Winterspaziergang. In tiefen Lagen bleibt der Schnee klimawandelbedingt aus. Eintönig braun breiten sich die Felder vor mir aus. Sehnsucht nach dem Grün des Frühlings und dem Gold des Sommers steigt in mir auf. Je mehr wir etwas erwarten, desto ungeduldiger und ungehaltener werden wir. Die Zeit dehnt sich, und wir können fast nicht glauben, dass das so sehnsüchtig Erwartete eintritt, denke ich mir beim Anblick der nackten Ackerscholle.
Jakobus stellt seinen Zeitgenoss:innen, die auf das Kommen des Herrn warten, einen Bauern als Beispiel vor Augen. Er vertraut darauf: Der Frühregen und der Spätregen werden kommen, und dann ist die Zeit der Ernte da.

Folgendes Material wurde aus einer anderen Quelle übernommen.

===== config.mk =====
export PLATFORM = sky130hd
export DESIGN_NAME = apb_master_arbiter_flat
export DESIGN_NICKNAME = d
export VERILOG_FILES = /design/src/rtl/apb_master_arbiter_if.sv /design/src/rtl/apb_master_arbiter.sv /design/src/flat_wrapper.sv
export SDC_FILE = /design/constraint.sdc
export NUM_CORES = 1
export LEC_CHECK = 0
export CORE_UTILIZATION = 38
export CTS_CLUSTER_SIZE = 28
export DETAILED_ROUTE_END_ITERATION = 10
export HOLD_SLACK_MARGIN = 0.08
export MAX_ROUTING_LAYER = met4
export PLACE_DENSITY = 0.85
export RECOVER_POWER = 100
export SETUP_SLACK_MARGIN = 0.1
export SLEW_MARGIN = 10
export SYNTH_ARGS = -nofsm -noshare
export SYNTH_HDL_FRONTEND = slang
export SYNTH_SLANG_ARGS = --single-unit

===== constraint.sdc =====
create_clock -name clock_i -period 2.3 [get_ports clock_i]
set_clock_uncertainty 0.05 [all_clocks]
set_input_delay 0.46 -clock clock_i [delete_from_list [all_inputs] [get_ports clock_i]]
set_output_delay 0.46 -clock clock_i [all_outputs]
set_load 0.01 [all_outputs]

===== src/rtl/apb_master_arbiter_if.sv =====
// Requester-side and APB-side signals of the APB master arbiter.
// The master modport faces the arbiter; the slave modport faces requesters and the APB slave.
interface apb_master_arbiter_if #(
  parameter int NUM_REQ    = 2,
  parameter int ADDR_WIDTH = 32,
  parameter int DATA_WIDTH = 32
);
  // requester side
  logic [NUM_REQ-1:0]            req_valid;
  logic [NUM_REQ-1:0]            req_write;
  logic [NUM_REQ*ADDR_WIDTH-1:0] req_addr;
  logic [NUM_REQ*DATA_WIDTH-1:0] req_wdata;
  logic [NUM_REQ-1:0]            req_grant;
  logic [NUM_REQ-1:0]            rsp_valid;
  logic [DATA_WIDTH-1:0]         rsp_rdata;
  logic                          busy;

  // APB side
  logic                          pselx;
  logic                          penable;
  logic                          pwrite;
  logic [ADDR_WIDTH-1:0]         paddr;
  logic [DATA_WIDTH-1:0]         pwdata;
  logic [DATA_WIDTH-1:0]         prdata;

  modport master (
    input  req_valid, req_write, req_addr, req_wdata, prdata,
    output req_grant, rsp_valid, rsp_rdata, busy,
           pselx, penable, pwrite, paddr, pwdata
  );

  modport slave (
    output req_valid, req_write, req_addr, req_wdata, prdata,
    input  req_grant, rsp_valid, rsp_rdata, busy,
           pselx, penable, pwrite, paddr, pwdata
  );
endinterface


===== src/rtl/apb_master_arbiter.sv =====
// Round-robin requester arbiter driving a zero-wait-state APB master; SETUP one cycle after request, rsp_valid two cycles later.
// Requesters hold req_valid until granted; define APB_ARB_FIXED_PRIO_EN for fixed lowest-index-wins priority.
module apb_master_arbiter #(
  parameter int NUM_REQ    = 2,
  parameter int ADDR_WIDTH = 32,
  parameter int DATA_WIDTH = 32
) (
  input logic                 clock_i,
  input logic                 reset_i,
  apb_master_arbiter_if.master bus
);

  localparam int IDX_W = (NUM_REQ > 1) ? $clog2(NUM_REQ) : 1;

  typedef enum logic [1:0] {
    IDLE   = 2'd0,
    SETUP  = 2'd1,
    ACCESS = 2'd2
  } state_e;

  state_e                 state_q, state_d;
  logic [IDX_W-1:0]       winner_q, winner_d;
  logic [NUM_REQ-1:0]     grant_q, grant_d;
  logic [NUM_REQ-1:0]     rsp_valid_q, rsp_valid_d;
  logic [DATA_WIDTH-1:0]  rsp_rdata_q, rsp_rdata_d;
  logic                   pselx_q, pselx_d;
  logic                   penable_q, penable_d;
  logic                   pwrite_q, pwrite_d;
  logic [ADDR_WIDTH-1:0]  paddr_q, paddr_d;
  logic [DATA_WIDTH-1:0]  pwdata_q, pwdata_d;

  logic                   win_found;
  logic [IDX_W-1:0]       win_idx;
  logic                   win_write;
  logic [ADDR_WIDTH-1:0]  win_addr;
  logic [DATA_WIDTH-1:0]  win_wdata;
  logic                   take;

`ifdef APB_ARB_FIXED_PRIO_EN
  // Scan downward so the lowest requesting index is the last writer and wins.
  always_comb begin
    win_found = 1'b0;
    win_idx   = '0;
    for (int i = NUM_REQ - 1; i >= 0; i--) begin
      if (bus.req_valid[i]) begin
        win_found = 1'b1;
        win_idx   = IDX_W'(i);
      end
    end
  end
`else
  logic [IDX_W-1:0] last_grant_q, last_grant_d;
  logic [IDX_W-1:0] cand;

  // Search begins one past the previous winner and wraps.
  always_comb begin
    win_found = 1'b0;
    win_idx   = '0;
    cand      = '0;
    for (int k = 1; k <= NUM_REQ; k++) begin
      cand = IDX_W'((int'(last_grant_q) + k) % NUM_REQ);
      if (!win_found && bus.req_valid[cand]) begin
        win_found = 1'b1;
        win_idx   = cand;
      end
    end
  end
`endif

  assign win_write = bus.req_write[win_idx];
  assign win_addr  = bus.req_addr[int'(win_idx)*ADDR_WIDTH +: ADDR_WIDTH];
  assign win_wdata = bus.req_wdata[int'(win_idx)*DATA_WIDTH +: DATA_WIDTH];

  always_comb begin
    state_d     = state_q;
    winner_d    = winner_q;
    grant_d     = '0;
    rsp_valid_d = '0;
    rsp_rdata_d = rsp_rdata_q;
    pselx_d     = pselx_q;
    penable_d   = penable_q;
    pwrite_d    = pwrite_q;
    paddr_d     = paddr_q;
    pwdata_d    = pwdata_q;
    take        = 1'b0;
`ifndef APB_ARB_FIXED_PRIO_EN
    last_grant_d = last_grant_q;
`endif

    case (state_q)
      IDLE: begin
        take = win_found;
      end
      SETUP: begin
        state_d   = ACCESS;
        pselx_d   = 1'b1;
        penable_d = 1'b1;
      end
      ACCESS: begin
        rsp_valid_d = NUM_REQ'(1) << winner_q;
        if (!pwrite_q) begin
          rsp_rdata_d = bus.prdata;
        end
        if (win_found) begin
          take = 1'b1;
        end else begin
          state_d   = IDLE;
          pselx_d   = 1'b0;
          penable_d = 1'b0;
        end
      end
      default: begin
        state_d   = IDLE;
        pselx_d   = 1'b0;
        penable_d = 1'b0;
      end
    endcase

    // A new winner is loaded from IDLE or straight out of ACCESS, keeping pselx high.
    if (take) begin
      state_d   = SETUP;
      winner_d  = win_idx;
      grant_d   = NUM_REQ'(1) << win_idx;
      pselx_d   = 1'b1;
      penable_d = 1'b0;
      pwrite_d  = win_write;
      paddr_d   = win_addr;
      pwdata_d  = win_wdata;
`ifndef APB_ARB_FIXED_PRIO_EN
      last_grant_d = win_idx;
`endif
    end
  end

  always_ff @(posedge clock_i) begin
    if (reset_i) begin
      state_q     <= IDLE;
      winner_q    <= '0;
      grant_q     <= '0;
      rsp_valid_q <= '0;
      rsp_rdata_q <= '0;
      pselx_q     <= 1'b0;
      penable_q   <= 1'b0;
      pwrite_q    <= 1'b0;
      paddr_q     <= '0;
      pwdata_q    <= '0;
    end else begin
      state_q     <= state_d;
      winner_q    <= winner_d;
      grant_q     <= grant_d;
      rsp_valid_q <= rsp_valid_d;
      rsp_rdata_q <= rsp_rdata_d;
      pselx_q     <= pselx_d;
      penable_q   <= penable_d;
      pwrite_q    <= pwrite_d;
      paddr_q     <= paddr_d;
      pwdata_q    <= pwdata_d;
    end
  end

`ifndef APB_ARB_FIXED_PRIO_EN
  always_ff @(posedge clock_i) begin
    if (reset_i) begin
      last_grant_q <= IDX_W'(NUM_REQ - 1);
    end else begin
      last_grant_q <= last_grant_d;
    end
  end
`endif

  assign bus.req_grant = grant_q;
  assign bus.rsp_valid = rsp_valid_q;
  assign bus.rsp_rdata = rsp_rdata_q;
  assign bus.busy      = pselx_q;
  assign bus.pselx     = pselx_q;
  assign bus.penable   = penable_q;
  assign bus.pwrite    = pwrite_q;
  assign bus.paddr     = paddr_q;
  assign bus.pwdata    = pwdata_q;

endmodule


===== src/flat_wrapper.sv =====
// flat-port wrapper written by rule: the top's interface ports become plain ports
module apb_master_arbiter_flat 
#(
  parameter int NUM_REQ    = 2,
  parameter int ADDR_WIDTH = 32,
  parameter int DATA_WIDTH = 32
)
  (clock_i, reset_i, bus_req_valid, bus_req_write, bus_req_addr, bus_req_wdata, bus_prdata, bus_req_grant, bus_rsp_valid, bus_rsp_rdata, bus_busy, bus_pselx, bus_penable, bus_pwrite, bus_paddr, bus_pwdata);
  apb_master_arbiter_if #(.NUM_REQ(NUM_REQ), .ADDR_WIDTH(ADDR_WIDTH), .DATA_WIDTH(DATA_WIDTH)) bus_i ();
  input logic clock_i;
  input logic reset_i;
  input wire logic [$bits(bus_i.req_valid)-1:0] bus_req_valid;
  input wire logic [$bits(bus_i.req_write)-1:0] bus_req_write;
  input wire logic [$bits(bus_i.req_addr)-1:0] bus_req_addr;
  input wire logic [$bits(bus_i.req_wdata)-1:0] bus_req_wdata;
  input wire logic [$bits(bus_i.prdata)-1:0] bus_prdata;
  output wire logic [$bits(bus_i.req_grant)-1:0] bus_req_grant;
  output wire logic [$bits(bus_i.rsp_valid)-1:0] bus_rsp_valid;
  output wire logic [$bits(bus_i.rsp_rdata)-1:0] bus_rsp_rdata;
  output wire logic [$bits(bus_i.busy)-1:0] bus_busy;
  output wire logic [$bits(bus_i.pselx)-1:0] bus_pselx;
  output wire logic [$bits(bus_i.penable)-1:0] bus_penable;
  output wire logic [$bits(bus_i.pwrite)-1:0] bus_pwrite;
  output wire logic [$bits(bus_i.paddr)-1:0] bus_paddr;
  output wire logic [$bits(bus_i.pwdata)-1:0] bus_pwdata;
  assign bus_i.req_valid = bus_req_valid;
  assign bus_i.req_write = bus_req_write;
  assign bus_i.req_addr = bus_req_addr;
  assign bus_i.req_wdata = bus_req_wdata;
  assign bus_i.prdata = bus_prdata;
  assign bus_req_grant = bus_i.req_grant;
  assign bus_rsp_valid = bus_i.rsp_valid;
  assign bus_rsp_rdata = bus_i.rsp_rdata;
  assign bus_busy = bus_i.busy;
  assign bus_pselx = bus_i.pselx;
  assign bus_penable = bus_i.penable;
  assign bus_pwrite = bus_i.pwrite;
  assign bus_paddr = bus_i.paddr;
  assign bus_pwdata = bus_i.pwdata;
  apb_master_arbiter #(.NUM_REQ(NUM_REQ), .ADDR_WIDTH(ADDR_WIDTH), .DATA_WIDTH(DATA_WIDTH)) u_core (.clock_i(clock_i), .reset_i(reset_i), .bus(bus_i));
endmodule

# Word-level counts from Yosys, hierarchy flattened
# Index checks and enable logic that the tools add are counted.
# totals
ff_bits	107
input_bits	166
output_inout_bits	104
# op_classes
add_sub_neg	2
magnitude_cmp	3
n_eq_ne	5
shifts	4
mux	18
n_bitwise	4
reduce_logical	9
# op_table
op	n
64-bit by 7-bit indexed part select with 32-bit output	2
1-bit 2-to-1 mux	14
1-bit by 2-bit less-than comparator with 1-bit output (second input constant)	3
2-bit one-hot mux with 3 select lines	1
2-bit AND reduction	3
2-bit OR reduction	3
1-bit NOT	4
1-bit by 1-bit << shifter with 2-bit output (first input constant)	2
3-bit != test (second input constant)	1
1-bit one-hot mux with 3 select lines	1
1-bit adder (second input constant)	2
2-bit by 1-bit equality test with 1-bit output (second input constant)	1
2-bit equality test (second input constant)	1
2-bit zero test	1
2-bit 2-to-1 mux	1
2-bit by 1-bit != test with 1-bit output (second input constant)	1
2-bit != test (second input constant)	1
1-bit one-hot mux with 2 select lines	1
1-bit logical AND	1
1-bit zero test	1

# Logic depth before layout (Yosys ltp)
# depth
ltp_word	11
ltp_mapped	6

# Least setup slack after synthesis
# OpenSTA, ideal clock, no wires.
# synth_path
path_type	in2reg
start	input reset_i
end	register u_core.paddr_q[0] (netlist: u_core.bus.paddr[0])
arrival_ps	1339
t_required_ps	2128
setup_slack_ps	790
cell_stages	6
cell_sequence	nor2_2 and3_4 buf_6 buf_6 buf_6 a221o_1
# synth_rtl
item	line	rtl
start: declaration	flat_wrapper.sv:11	input logic reset_i;
end signal: assignment	apb_master_arbiter.sv:156	paddr_q <= paddr_d;
end: declaration	apb_master_arbiter.sv:29	logic [ADDR_WIDTH-1:0] paddr_q, paddr_d;

# Worst setup path in the final report
# layout_path
start	input bus_req_valid[0]
end	register u_core.pwdata_q[28] (netlist: u_core.bus.pwdata[28])
# layout_via
elab_chain_len	8
elab_cells_between_ends	13
classes_between	shift: 1; mux: 10; reduce/logical: 2
# layout_lines
item	line	rtl
start: declaration	flat_wrapper.sv:12	input wire logic [$bits(bus_i.req_valid)-1:0] bus_req_valid;
branches (longest 8 deep; another with 64-bit by 7-bit indexed part select with 32-bit output)	n/a	
end signal: assignment	apb_master_arbiter.sv:157	pwdata_q <= pwdata_d;
end: declaration	apb_master_arbiter.sv:30	logic [DATA_WIDTH-1:0] pwdata_q, pwdata_d;
# Several ways; the timed one is not identified. The select of a mux whose other input is x is not followed.
# A chain may end at the register's enable or synchronous reset.

==> flow_summary.json <==
{
  "rsz0062_at_grt": "no",
  "ys_ff_latch": 106,
  "multi_input_area_um2": 1670,
  "cts_resized": 0,
  "cts_tree": "yes",
  "track_usage_pct": 24.2,
  "ir_drop_uv": 376,
  "yosysWarningCount": 0,
  "grt_max_degree": 103,
  "grt_pass1_wl_um": 20500,
  "cp_slowest_cell": "dlygate4sd3_1",
  "drv_cap": 0,
  "ctsHtreeMaxLevel": 3,
  "synth_seq_area_share_pct": 52.9,
  "status": "completed",
  "cts_sinks": 106,
  "ios": 270,
  "cts_hold_buffers": 0,
  "hold_class": "in2reg",
  "hold_path_end": "u_core.state_q[0]",
  "fillers": 802,
  "setup_violations": 0,
  "rows": 37,
  "drtIter0Drc": 235,
  "cp_max_fo": 67,
  "drt_pass1_iterations": 4,
  "crit_required_ns": 2.50,
  "rr_startpoint": "u_core.state_q[0]",
  "portBuffers": 269,
  "routabilityCongestion": 0.822,
  "finalHoldViolCount": 0,
  "synthCells": 393,
  "place_inst": 763,
  "syn_avg_cell_area_um2": 10.2,
  "layout_common_cells": "163 x clkdlybuf4s50_1, 106 x dfxtp_1, 105 x dlygate4sd3_1",
  "path_buf_inv": 2,
  "setup.worst_path.end_class": "flop",
  "r2r_cells": 4,
  "synth_area_um2": 4010,
  "wirelength_um": 13100,
  "relSlewSlack_pct": 20.1,
  "clockRootBuffer": "clkbuf_8",
  "nNetsFinal": 804,
  "die_h_um": 105,
  "mostFrequentLayoutCell": "clkdlybuf4s50_1",
  "antenna_found_initial": 0,
  "clock_path_buffers": 2,
  "finalSetupTns_ns": 0,
  "ant_nets": 0,
  "drc": 0,
  "report.final.slew_viol_count": 0,
  "ys_types": 24,
  "period_share_pct": 89.9,
  "cpLargestDelayFamily": "buffers and inverters",
  "via_count": 4123,
  "netlist.area_leader.share_pct": 52.9,
  "cts.clk_slew.worst_paths_ns": 0.10,
  "r2r_slack_ns": 0.42,
  "clock_latency_ns": 0.35,
  "area_growth_pct": 72.2,
  "layout-drive-gt1-share_pct": 4.04,
  "syn-num-nets": 559,
  "viasPerCell": 5.29,
  "startpoint_type": "input port",
  "core_area_um2": 10300,
  "path_class": "in2reg",
  "min_path_cells": 3,
  "grt_overflow": 0,
  "regArea_um2": 2120,
  "layoutNonFillerInstCount": 779,
  "min_from": "reset_i",
  "crit_chain": "dlygate4sd3_1 > nand2_1 > and3_2 > clkbuf_4 > a221o_1",
  "power.density_nw_per_um2": 571,
  "worstMarginPinSlew_ns": 1.20,
  "start_util_pct": 39.0,
  "worstReg2RegEnd": "u_core.bus.pwdata[28]",
  "layout_min_cycle_time_ns": 2.07,
  "numCtsBuffers": 9,
  "die_area_um2": 11000,
  "antenna_cells": 0,
  "cpPeakStageDelay_ns": 0.60,
  "die_w_um": 105,
  "dp_hpwl_um": 9340,
  "timing.critical_path.from": "bus_req_valid[0]",
  "critPathArrivalTime_ns": 2.27,
  "p_leak_nw": 2.72,
  "post-cts-setup-buffer-count": 0,
  "wl_per_cell_um": 16.8,
  "synthTopCellsByArea": "dfxtp_1 53%, a221o_1 16%, nor3b_1 12%",
  "grt_pass1_vias": 4153,
  "max_clock_freq_mhz": 483,
  "yosys.area.top_type": "dfxtp_1"
}
layer usage:
layer	track usage, %	wire length, µm	up-vias
met5	-	0	-
met2	42.2	6490	199
li1	-	-	1944
met1	26.9	5430	1955
met4	10.2	331	0
met3	4.80	835	25
worst max path at each step:
stage | to | depth (start not counted) | slack [ns]
final | u_core.bus.pwdata[28] | 5 | 0.23
after CTS | bus_penable | 1 | 0.41
after global routing | u_core.bus.paddr[6] | 5 | 0.20
after floorplan | u_core.bus.paddr[0] | 6 | 0.79
after detailed placement | u_core.bus.pwdata[28] | 5 | 0.25
after global placement | u_core.bus.paddr[30] | 5 | 0.31
power by group:
| group | leakage (nW) | internal, mW | switching, mW |
|---|---|---|---|
| Combinational | 1.77 | 0.558 | 0.343 |
| Clock | 0.0831 | 0.392 | 0.612 |
| Sequential | 0.870 | 1.97 | 0.0647 |
| Total | 2.72 | 2.92 | 1.02 |
tightest hold or removal path: stages:
cell      delay [ns]
clkbuf_1        0.12
nor2_2          0.06
o21a_1          0.11
synth_stat cells (all sizes together):
master	instances
a21o	1
a21oi	32
a221o	65
and2	1
and3	2
and4bb	1
buf	17
clkbuf	25
dfxtp	106
nand2	65
nand2b	2
nor2	4
nor3	1
nor3b	66
nor4b	1
o21a	1
o21ai	1
o21ba	1
or3b	1
logic make-up (layout without fill, tap and decap cells):
family          Yosys count  after routing  synth area share [%]
flops                   106            106                  52.9
simple gates            144            144                  20.7
compound gates          101            101                  21.0
buf+inv                  42            292                  5.43
registers in the layout, summed over array words and instances (netlist names):
name and flops:
u_core.bus.busy 1, u_core.bus.paddr 32, u_core.bus.penable 1, u_core.bus.pwdata 32, u_core.bus.pwrite 1, u_core.bus.req_grant 2, u_core.bus.rsp_rdata 32, u_core.bus.rsp_valid 2
u_core.last_grant_q 1, u_core.state_q 1, u_core.winner_q 1
layout make-up:
class	count	share of cell area (%)
Clock buffer	11	1.90
Timing Repair Buffer	276	40.2
Clock inverter	5	0.453
Multi-Input combinational cell	245	24.2
Sequential cell	106	30.7
Tap cell	136	2.47
metrics by stage:
| step | hold WS, ns | setup WS (ns) | util, % | instance area [µm²] | power [mW] |
|---|---|---|---|---|---|
| global route | 0.397 | 0.197 | 67.2 | 6900 | 4.11 |
| detailed placement | 0.397 | 0.249 | 65.9 | 6770 | 3.03 |
| floorplan | 0.367 | 0.790 | - | 4010 | 2.41 |
| finish | 0.397 | 0.232 | 67.2 | 6900 | 3.94 |
| global placement | 0.391 | 0.307 | 65.9 | 6770 | 3.01 |
| CTS | 0.342 | 0.412 | 67.5 | 6940 | 4.03 |
No activity file was read; power rests on OpenSTA's default activity.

Es ist mehr als Geduld, die uns das Warten abverlangt. Es braucht auch Vertrauen. Das Vertrauen, dass der Regen kommt – er kommt nicht immer. Das Vertrauen, dass die Saat aufgeht und die Erde kostbare Frucht hervorbringt –
manchmal bleibt die Ernte aus. Es gehört zur Grunderfahrung von Bauern und Bäuerinnen, dass sie sich auf den Feldern mühen, es aber nicht in der Hand haben, dass ihre Anstrengungen Frucht bringen. Es ist eine Grunderfahrung, die wir heute gerne verdrängen: Wir haben nicht alles in der Hand und unter Kontrolle. Glaube heisst, sich dieser Grunderfahrung zu stellen. Und zu vertrauen.